Cellular mechanisms underlying adenosine actions on cholinergic transmission in enteric neurons.

Whole cell recordings were used to investigate the effects of adenosine and several of its analogues on voltage-activated calcium currents (VACC) of myenteric and submucosal neurons. Electrophysiological and pharmacological properties of the soma VACC recorded in myenteric neurons indicate that they are carried through N-type calcium channels, similar to those of the submucosal neurons and to those of the calcium conductance that mediates acetylcholine release at the submucosal ganglia. Adenosinergic compounds inhibited, in a concentration-response and in a voltage-dependent manner, VACC in neurons from both enteric plexuses. The pharmacological profile of the receptors that mediate this effect was similar to that of the receptors involved in presynaptic inhibition in enteric neurons and likely of the A1 subtype. The effects of 2-chloroadenosine (CADO) on VACC were prevented by pretreatment with pertussis toxin (PTX), became irreversible with guanosine 5'-O-(3-thiotriphosphate) (inside the pipette), and were abolished with N-ethylmaleimide (NEM; known to uncouple receptors from G protein complexes). Intracellular recordings were used to further evaluate presynaptic effects of adenosine at the submucosal plexus. Adenosinergic compounds reduced the amplitude of fast excitatory postsynaptic potentials (EPSPs) by acting at nerve terminals.
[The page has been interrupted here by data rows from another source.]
===== src/rtl/prefix_adder_pkg.sv =====
// rtl/prefix_adder_pkg.sv - shared FSM state type and error-counter width for the adder BIST
package prefix_adder_pkg;

  localparam int ERR_W = 16;

  typedef enum logic [1:0] {
    IDLE  = 2'd0,
    DRIVE = 2'd1,
    CHECK = 2'd2,
    DONE  = 2'd3
  } bist_state_e;

endpackage


===== src/rtl/prefix_adder_bist.sv =====
// rtl/prefix_adder_bist.sv - exhaustive sweep BIST for a WIDTH-bit combinational adder
// Vector counter is {a,b,cin}; each vector is driven SETTLE cycles, then checked for one cycle.
module prefix_adder_bist
  import prefix_adder_pkg::*;
#(
  parameter int WIDTH  = 4,
  parameter int SETTLE = 1
) (
  input  logic             clk,
  input  logic             rst_n,
  input  logic             start,
  output logic [WIDTH-1:0] op_a,
  output logic [WIDTH-1:0] op_b,
  output logic             op_cin,
  input  logic [WIDTH-1:0] dut_sum,
  input  logic             dut_cout,
  output logic             busy,
  output logic             done,
  output logic             pass,
  output logic [ERR_W-1:0] err_count,
  output logic [WIDTH-1:0] fail_a,
  output logic [WIDTH-1:0] fail_b,
  output logic             fail_cin,
  output logic             fail_valid
);

  localparam int VEC_W = 2 * WIDTH + 1;
  localparam int SET_W = (SETTLE > 1) ? $clog2(SETTLE) : 1;

  localparam logic [VEC_W-1:0] VEC_MAX  = '1;
  localparam logic [VEC_W-1:0] VEC_ONE  = VEC_W'(1);
  localparam logic [ERR_W-1:0] ERR_MAX  = '1;
  localparam logic [ERR_W-1:0] ERR_ONE  = ERR_W'(1);
  localparam logic [SET_W-1:0] SET_LAST = SET_W'(SETTLE - 1);
  localparam logic [SET_W-1:0] SET_ONE  = SET_W'(1);

  bist_state_e      r_state;
  logic [VEC_W-1:0] r_vec;
  logic [SET_W-1:0] r_settle;
  logic [ERR_W-1:0] r_err;
  logic [WIDTH-1:0] r_fail_a;
  logic [WIDTH-1:0] r_fail_b;
  logic             r_fail_cin;
  logic             r_fail_valid;
  logic             r_busy;
  logic             r_done;
  logic             r_pass;

  logic [WIDTH:0]   w_golden;
  logic [WIDTH:0]   w_observed;
  logic             w_mismatch;
  logic [ERR_W-1:0] w_err_next;
  logic [VEC_W-1:0] w_vec_next;

  // The counter register doubles as the operand register, so operands change on the edge that enters DRIVE.
  assign op_a   = r_vec[VEC_W-1 -: WIDTH];
  assign op_b   = r_vec[WIDTH -: WIDTH];
  assign op_cin = r_vec[0];

  assign w_golden   = {1'b0, op_a} + {1'b0, op_b} + {{WIDTH{1'b0}}, op_cin};
  assign w_observed = {dut_cout, dut_sum};
  assign w_mismatch = (w_observed != w_golden);
  assign w_err_next = (w_mismatch && (r_err != ERR_MAX)) ? (r_err + ERR_ONE) : r_err;
  assign w_vec_next = r_vec + VEC_ONE;

  always_ff @(posedge clk or negedge rst_n) begin
    if (!rst_n) begin
      r_state      <= IDLE;
      r_vec        <= '0;
      r_settle     <= '0;
      r_err        <= '0;
      r_fail_a     <= '0;
      r_fail_b     <= '0;
      r_fail_cin   <= 1'b0;
      r_fail_valid <= 1'b0;
      r_busy       <= 1'b0;
      r_done       <= 1'b0;
      r_pass       <= 1'b0;
    end else begin
      case (r_state)
        IDLE, DONE: begin
          if (start) begin
            r_state      <= DRIVE;
            r_vec        <= '0;
            r_settle     <= '0;
            r_err        <= '0;
            r_fail_a     <= '0;
            r_fail_b     <= '0;
            r_fail_cin   <= 1'b0;
            r_fail_valid <= 1'b0;
            r_busy       <= 1'b1;
            r_done       <= 1'b0;
            r_pass       <= 1'b0;
          end
        end
        DRIVE: begin
          if (r_settle == SET_LAST) begin
            r_settle <= '0;
            r_state  <= CHECK;
          end else begin
            r_settle <= r_settle + SET_ONE;
          end
        end
        CHECK: begin
          r_err <= w_err_next;
          if (w_mismatch && !r_fail_valid) begin
            r_fail_a     <= op_a;
            r_fail_b     <= op_b;
            r_fail_cin   <= op_cin;
            r_fail_valid <= 1'b1;
          end
          // Terminate on the final vector instead of letting the counter wrap back to 0.
          if (r_vec == VEC_MAX) begin
            r_state <= DONE;
            r_busy  <= 1'b0;
            r_done  <= 1'b1;
            r_pass  <= (w_err_next == '0);
          end else begin
            r_vec   <= w_vec_next;
            r_state <= DRIVE;
          end
        end
        default: r_state <= IDLE;
      endcase
    end
  end

  assign busy       = r_busy;
  assign done       = r_done;
  assign pass       = r_pass;
  assign err_count  = r_err;
  assign fail_a     = r_fail_a;
  assign fail_b     = r_fail_b;
  assign fail_cin   = r_fail_cin;
  assign fail_valid = r_fail_valid;

endmodule

===== config.mk =====
export PLATFORM = sky130hd
export DESIGN_NAME = prefix_adder_bist
export DESIGN_NICKNAME = d
export VERILOG_FILES = /design/src/rtl/prefix_adder_pkg.sv /design/src/rtl/prefix_adder_bist.sv
export SDC_FILE = /design/constraint.sdc
export NUM_CORES = 1
export LEC_CHECK = 0
export BUFFER_PORTS_ARGS = -buffer_cell sky130_fd_sc_hd__buf_2
export CAP_MARGIN = 0
export CORE_ASPECT_RATIO = 1.5
export CORE_MARGIN = 5
export CORE_UTILIZATION = 40
export DETAILED_ROUTE_END_ITERATION = 12
export REMOVE_ABC_BUFFERS = 1
export SYNTH_ARGS = -nofsm -noshare
export SYNTH_HDL_FRONTEND = slang
export SYNTH_SLANG_ARGS = --single-unit

===== constraint.sdc =====
create_clock -name clk -period 3.4 [get_ports clk]
set_input_delay 0.68 -clock clk [delete_from_list [all_inputs] [get_ports clk]]
set_output_delay 0.68 -clock clk [all_outputs]
set_load 0.02 [all_outputs]

# [After elaboration in Yosys (flattened, before gate mapping)]
# Index checks and enable logic that the tools add are counted.
[totals] ff_bits=41 in_bits=8 output_inout_bits=38 wordCells=70
[op_classes] addsub=5 eq_ne=11 n_mux=29 n_reduce_logical=14
[ops] op="$mux W16" n=2
[ops] op="$pmux W16 S2" n=1
[ops] op="$mux W9" n=2
[ops] op="$pmux W9 S2" n=1
[ops] op="$add A16 B1 Y16 const B" n=1
[ops] op="$logic_not A16 Y1" n=1
[ops] op="$ne A16 B16 Y1 const B" n=1
[ops] op="$pmux W4 S2" n=2
[ops] op="$mux W4" n=3
[ops] op="$pmux W1 S2" n=6
[ops] op="$ne A2 B2 Y1 const B" n=5
[ops] op="$add A9 B1 Y9 const B" n=1
[ops] op="$eq A9 B9 Y1 const B" n=1
[ops] op="$reduce_and A3 Y1" n=3
[ops] op="$mux W1" n=8
[ops] op="$mux W2" n=3
[ops] op="$pmux W2 S3" n=1
[ops] op="$reduce_and A2 Y1" n=3
[ops] op="$add A4 B4 Y5" n=1
[ops] op="$add A5 B1 Y5" n=1
[ops] op="$ne A5 B5 Y1" n=1
[ops] op="$eq A2 B2 Y1 const B" n=2
[ops] op="$reduce_bool A2 Y1" n=2
[ops] op="$eq A2 B1 Y1 const B" n=1
[ops] op="5 further kinds" n=6

# [Longest topological paths before layout]
# Gate-level depths: netlist (run 1).
[logic_depth] depth_word=8 mapped_depth=12 depth_no_buf=11

# [Least setup slack after synthesis (run 1)]
# Ideal clock, no wire load.
[synth_path] kind="register to register" startpoint="reg r_vec[1]" endpoint="reg r_pass (netlist: pass)" setup_ns=0.092 arrival_time_ns=3.044 required_ns=3.308 setup_slack_ns=0.264 path_stages_with_launch=12 n_path_buf=0 synth_period_minus_slack_ns=3.136 path_cell_list="dfrtp_1 -> inv_1 -> fa_1 -> inv_1 -> fa_1 -> xnor2_1 -> nand2_1 -> nor4_4 -> a21oi_2 -> a211o_1 -> a22o_1 -> o31ai_2"
[synth_via] elab_chain_len=8 elab_cells_between_ends=11 cone_classes="add/sub (2); eq/ne (3); mux (3); reduce/logical (3)"
[synth_lines] item="start, declared" line="prefix_adder_bist.sv:38" text="logic [VEC_W-1:0] r_vec;"
[synth_lines] item="start signal, assigned" line="prefix_adder_bist.sv:119" text="r_vec <= w_vec_next;"
[synth_lines] item="$add A4 B4 Y5" line="prefix_adder_bist.sv:60" text="assign w_golden = {1'b0, op_a} + {1'b0, op_b} + {{WIDTH{1'b0}}, op_cin};"
[synth_lines] item="$add A5 B1 Y5" line="prefix_adder_bist.sv:60"
[synth_lines] item="$ne A5 B5 Y1" line="prefix_adder_bist.sv:62" text="assign w_mismatch = (w_observed != w_golden);"
[synth_lines] item="$logic_and A1 B1 Y1" line="prefix_adder_bist.sv:63" text="assign w_err_next = (w_mismatch && (r_err != ERR_MAX)) ? (r_err + ERR_ONE) : r_err;"
[synth_lines] item="$mux W16" line="prefix_adder_bist.sv:63"
[synth_lines] item="$logic_not A16 Y1" line="prefix_adder_bist.sv:117" text="r_pass <= (w_err_next == '0);"
[synth_lines] item="$mux W1" line="prefix_adder_bist.sv:113" text="if (r_vec == VEC_MAX) begin"
[synth_lines] item="$pmux W1 S2" line="prefix_adder_bist.sv:80" text="case (r_state)"
[synth_lines] item="end signal, assigned" line="prefix_adder_bist.sv:117"
[synth_lines] item="end, declared" line="prefix_adder_bist.sv:47" text="logic r_pass;"
# Parallel ways exist; a longest one is shown, timed or not. The select of a mux whose other input is x is not followed.
# A chain may end at the register's enable or synchronous reset.

# [Worst setup path in the final report (run 1)]
[layout_path] startpoint="reg r_vec[5]" endpoint="reg r_pass (netlist: pass)"
# Same word-level chain as after synthesis.

==> impl_metrics.json, run 1 <==
{
  "skew_ns": 0.0149,
  "diodes": 0,
  "path_cells": "inv_1 > fa_1 > inv_1 > fa_1 > xnor2_1 > nand2_1 > nor4_4 > a21oi_2 > a211o_1 > a22o_1 > o31ai_2",
  "period_minus_slack_ns": 3.12,
  "wl_um": 6930,
  "clk_path_buf_depth": 2,
  "worst-path-max-fanout": 7,
  "regArea_mm2": 0.00100,
  "clk_latency_ns": 0.30,
  "synth_top_family_by_area": "compound AO/OA/AOI/OAI gates",
  "fin_tns_setup_ns": 0,
  "dp_hpwl_um": 5090,
  "rows": 35,
  "slew_headroom_pct": 38.0,
  "fill_cells": 594,
  "synth_cell_types": 51,
  "leakagePower_nw": 1.40,
  "drt_pre_antenna_iters": 4,
  "ys.flop_type": "dfrtp_1",
  "cts_max_level": 2,
  "yosys.area_share.adder_pct": 6.13,
  "path_depth": 11,
  "num-nets-final": 340,
  "cp_num_buf_inv": 2,
  "stdcell_count": 396,
  "routabilityCongestion": 0.822,
  "track_usage_pct": 18.2,
  "setup_viol": 0,
  "cts_resized": 0,
  "cts_tree": "built",
  "cp_top_family": "compound AO/OA/AOI/OAI gates",
  "worstPathRequired_ns": 3.61,
  "whs_ns": 0.506,
  "die_h_um": 107,
  "max_freq_mhz": 320,
  "power.density_mw_per_mm2": 536,
  "holdBufCountCts": 0,
  "drv_cap": 0,
  "grt_max_degree": 41,
  "areaGrowthSynthToFinish_pct": 17.4,
  "hold_viol_final": 0,
  "grt-ovfl-total": 0,
  "dieArea_mm2": 0.00794,
  "cts_sinks": 40,
  "synth_area_per_cell_um2": 9.09,
  "clk_pin_slew_ns": 0.10,
  "yosysSeqAreaShare_pct": 40.2,
  "synth-compound-area-share_pct": 23.4,
  "r2r.worst_path.cells": 11,
  "crit_path_start_kind": "register",
  "coreArea_mm2": 0.00609,
  "critPathKind": "reg2reg",
  "wl_per_cell_um": 17.5,
  "muxShareOfSynthArea_pct": 1.71,
  "vdd_drop_max_mv": 0.232,
  "synth_edf_count": 0,
  "final_area_mm2": 0.00292,
  "tightest_slew_ns": 0.929,
  "yosys_warnings": 0,
  "cp-end-kind": "register",
  "start_util_pct": 40.9,
  "vias": 2285,
  "fin_crit_sh_pct": 91.9,
  "synth_seq_cells": 40,
  "vias_per_cell": 5.77,
  "cts_setup_buffers": 0,
  "numCtsBuffers": 5,
  "hold_class": "in2async",
  "maxSlewViolCount": 0,
  "cts_root_buf": "clkbuf_8",
  "ant_nets": 0,
  "rsz0062_at_grt": "false",
  "io_buffers": 45,
  "multi_input_area_mm2": 0.00141,
  "synth-async-reset-ratio_pct": 100,
  "grt_pass1_wl_um": 11300,
  "antenna_found_initial": 0,
  "placed_area_mm2": 0.00281,
  "status": "finished clean",
  "drc_errors": 0,
  "synthesis.area_mm2": 0.00249,
  "drt_iter0_drc": 126,
  "numPlacedInstances": 388,
  "yosys.area_share.xor_xnor_pct": 5.58,
  "die_w_um": 74.4,
  "critPathMaxStageDelay_ns": 0.46,
  "syn_inst": 274,
  "drive_above_1_share_pct": 21.7,
  "io_pins": 46,
  "slowest_stage": "nor4_4",
  "dp_worst_setup_slack_ns": 0.308,
  "yosys.area_share.simple_pct": 19.6,
  "setup_slack_ns": 0.275,
  "worst-endpoint-arrival_ns": 3.33,
  "grt_pass1_vias": 2277
}
-- layer usage --
metal | vias up | share of wire, % | GRT usage, %
met5 | - | 0 | 0
met4 | 0 | 1.5 | 5.60
met3 | 8 | 5.1 | 2.44
met2 | 68 | 53 | 33.5
met1 | 1109 | 40 | 20.9
li1 | 1100 | - | -
-- worst register-to-register path, cell delays in order, from the launching register on --
cell and delay [ns]:
dfrtp_1 0.43, inv_1 0.08, fa_1 0.43, inv_1 0.08, fa_1 0.42, xnor2_1 0.16
nand2_1 0.10, nor4_4 0.46, a21oi_2 0.13, a211o_1 0.30, a22o_1 0.23, o31ai_2 0.22
-- report_power, final --
part / internal [mW] / total (mW) / switching (mW)
Combinational: 0.195 / 0.603 / 0.409
Clock: 0.221 / 0.403 / 0.182
Sequential: 0.516 / 0.559 / 0.0437
-- registers in the layout (all words and copies together) (netlist names) --
name / cells
busy: 1
err_count: 16
pass: 1
fail_valid: 1
fail_a: 4
r_state: 2
done: 1
fail_b: 4
r_vec: 9
fail_cin: 1
-- placed cells by master (no fill, tap or decap), types with 5 or more instances in the layout --
cell type | synthesis | layout
xnor2_1 | 7 | 7
clkbuf_8 | 0 | 5
nand3_1 | 7 | 7
dfrtp_1 | 40 | 40
buf_4 | 0 | 6
nand4_1 | 11 | 11
a22o_1 | 12 | 12
o21ai_0 | 23 | 23
xor2_1 | 7 | 7
a21oi_1 | 24 | 24
inv_1 | 10 | 10
a31oi_1 | 5 | 5
ha_1 | 9 | 9
nand2_1 | 23 | 23
nor2_1 | 21 | 21
buf_2 | 3 | 45
-- worst paths after layout --
path / slack, ns / start / to
min: 0.51 / rst_n / r_vec[2]
min reg2reg: 0.51 / fail_a[3] / fail_a[3]
max in group asynchronous: 2.30 / rst_n / err_count[5]
max reg2reg: 0.28 / r_vec[5] / pass
min in group clk: 0.51 / fail_a[3] / fail_a[3]
max: 0.28 / r_vec[5] / pass
-- cells by family after synthesis --
kind of cell    after synthesis
flops                        40
mux                           4
xor+xnor                     15
compound gates               91
simple gates                 92
buf+inv                      21
fa+ha+maj                    11
-- synth_stat cells (all sizes together), types with 2 or more instances --
cell type / number / share of area, %
dfrtp: 40 / 40
o21ai: 27 / 5.6
a21oi: 25 / 5.2
nand2: 23 / 3.5
nor2: 21 / 3.2
a22o: 12 / 4.2
nand4: 11 / 2.8
inv: 10 / 1.5
ha: 9 / 4.5
clkbuf: 8 / 1.2
xor2: 8 / 3.1
nand3: 7 / 1.4
xnor2: 7 / 2.5
nor3: 6 / 1.6
a31oi: 5 / 1.3
and2: 4 / 1.0
and3: 4 / 1.0
nor4: 4 / 1.6
a21o: 3 / 0.90
and4: 3 / 1.1
buf: 3 / 0.60
o22ai: 3 / 0.75
a211o: 2 / 0.70
a21boi: 2 / 0.60
a22oi: 2 / 0.60
fa: 2 / 1.6
mux2: 2 / 0.90
mux2i: 2 / 0.80
nand3b: 2 / 0.60
or3: 2 / 0.50
-- layout make-up --
cell class	count	area share [%]
clock buffer	5	2.35
sequential	40	34.2
clock inverter	3	1.63
timing repair buffer	51	9.24
inverter	10	1.28
multi-input combinational	213	48.1
tap	74	3.17
-- metrics by stage --
stage | total power, mW | util, %
finish | 1.57 | 48.0
CTS | 1.58 | 48.0
detailed placement | 1.17 | 46.1
global placement | 1.17 | 46.1
floorplan | 0.945 | -
global route | 1.67 | 48.0
(Power assumes the default switching activity.)
==> run 2: changes to the inputs <==
--- a/config.mk
+++ b/config.mk
@@ -11,6 +11,7 @@
 export CORE_MARGIN = 5
 export CORE_UTILIZATION = 40
 export DETAILED_ROUTE_END_ITERATION = 12
+export PLACE_DENSITY = 0.68
 export REMOVE_ABC_BUFFERS = 1
 export SYNTH_ARGS = -nofsm -noshare
 export SYNTH_HDL_FRONTEND = slang
==> impl_metrics.json, run 2 (synthesis gave the netlist of run 1 again) <==
{
  "grt_max_degree": 41,
  "min_from": "fail_b[0]",
  "holdBufCountCts": 0,
  "ant_nets": 0,
  "grt-ovfl-total": 0,
  "worst-endpoint-arrival_ns": 3.19,
  "rows": 35,
  "cp_top_family": "compound AO/OA/AOI/OAI gates",
  "critPathLaunch": "r_vec[1]",
  "layout_commonest_cell": "buf_2",
  "period_minus_slack_ns": 2.98,
  "clk_path_buf_depth": 2,
  "routabilityCongestion": 0.857,
  "cts_resized": 0,
  "wl_per_cell_um": 16.5,
  "reg2reg_setup_slack_ns": 0.42,
  "critPathKind": "reg2reg",
  "worst-path-max-fanout": 7,
  "antenna_found_initial": 0,
  "dp_worst_setup_slack_ns": 0.268,
  "areaGrowthSynthToFinish_pct": 16.0,
  "slowest_stage": "dfrtp_1",
  "grt-busiest-layer": "met2",
  "drc_errors": 0,
  "multi_input_area_mm2": 0.00141,
  "cp_num_buf_inv": 2,
  "setup_viol": 0,
  "met3_usage_pct": 2.81,
  "cts_sinks": 40,
  "drv_cap": 0,
  "hold_viol_final": 0,
  "diodes": 0,
  "regArea_mm2": 0.00100,
  "rsz0062_at_grt": "false",
  "finalPower_mw": 1.47,
  "grt_pass1_vias": 2160,
  "stdcell_count": 394,
  "slew_headroom_pct": 38.1,
  "dieArea_mm2": 0.00794,
  "vias_per_cell": 5.72,
  "tightest_slew_ns": 0.928,
  "clk_pin_slew_ns": 0.09,
  "fin_tns_setup_ns": 0,
  "cts_setup_buffers": 0,
  "status": "finished clean",
  "skew_ns": 0.0142,
  "cts_max_level": 2,
  "cp-end-kind": "register",
  "drt_iter0_drc": 102,
  "layout_common_cells": "buf_2 (45), dfrtp_1 (40), a21oi_1 (24)",
  "numCtsBuffers": 5,
  "final_area_mm2": 0.00289,
  "track_usage_pct": 17.3,
  "io_pins": 46,
  "worstPathRequired_ns": 3.62,
  "clk_latency_ns": 0.30,
  "largest_reg_flops": 16,
  "drive_above_1_share_pct": 21.3,
  "crit_path_start_kind": "register",
  "num-nets-final": 338,
  "maxSlewViolCount": 0,
  "critPathMaxStageDelay_ns": 0.45,
  "setup_slack_ns": 0.424,
  "fin_crit_sh_pct": 87.5,
  "worstReg2RegStart": "r_vec[1]",
  "vias": 2252,
  "grt_util_met2_pct": 30.0,
  "hold_class": "reg2reg",
  "max_freq_mhz": 336,
  "numPlacedInstances": 386,
  "cts_root_buf": "clkbuf_8",
  "power.density_mw_per_mm2": 508,
  "coreArea_mm2": 0.00609,
  "dp_hpwl_um": 4800,
  "start_util_pct": 40.9,
  "placed_area_mm2": 0.00279,
  "vdd_drop_max_mv": 0.208,
  "path_cells": "inv_1 > fa_1 > inv_1 > fa_1 > xnor2_1 > nand2_1 > nor4_4 > a21oi_2 > a211o_1 > a22o_1 > o31ai_2",
  "drt_pre_antenna_iters": 4,
  "wl_um": 6490,
  "die_h_um": 107,
  "fill_cells": 584,
  "grt_pass1_wl_um": 10800,
  "die_w_um": 74.4,
  "io_buffers": 45,
  "cts_tree": "built",
  "use_met1_pct": 21.5,
  "leakagePower_nw": 1.38
}
==> run 2: cell count changes in the layout (fill, tap and decap cells not counted), sizes merged <==
| cell | change |
|---|---|
| buf | -2 |
| bufinv | -1 |
| clkinv | +1 |
==> run 2: worst paths after layout <==
path | to | cells past startpoint
setup / recovery | pass | 11
hold / removal | fail_b[0] | 1
setup reg to reg | pass | 11
hold reg to reg | fail_b[0] | 1
max in group asynchronous | err_count[8] | 1
min in group asynchronous | fail_a[3] | 1
==> run 2: metrics by stage <==
step | hold slack, ns | util, %
after floorplan | 0.384 | -
after global placement | 0.482 | 45.9
after detailed placement | 0.488 | 45.9
after CTS | 0.510 | 47.3
after global routing | 0.518 | 47.4
final | 0.506 | 47.4
==> run 2: layout make-up <==
type | count | share of cell area (%)
timing repair buffer | 49 | 8.84
inverter | 10 | 1.30
tap | 74 | 3.21
clock buffer | 5 | 2.38
multi-input combinational | 213 | 49.0
sequential | 40 | 34.7
clock inverter | 3 | 0.650
==> run 2: power breakdown <==
| part | leakage, nW | total, mW | switching, mW | internal [mW] |
|---|---|---|---|---|
| clock network | 0.0479 | 0.320 | 0.177 | 0.143 |
| registers | 0.546 | 0.562 | 0.0465 | 0.516 |
| logic | 0.789 | 0.585 | 0.395 | 0.190 |
==> run 2: per-layer routing <==
metal	up-vias	routed length, um
li1	1107	-
met1	1063	2650
met2	75	3330
met3	7	429
met4	0	75
met5	-	0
This effect was insensitive to PTX and staurosporine (a protein kinase inhibitor) but was abolished by NEM. CADO effects on EPSPs were not reversed by increasing the extracellular calcium concentration. In conclusion, activation of A1 adenosine receptors inhibits VACC via PTX-sensitive G proteins in myenteric and submucosal neurons. Reduction of cholinergic transmission also involves A1 adenosine receptors and appears to involve the activation of PTX-insensitive G proteins.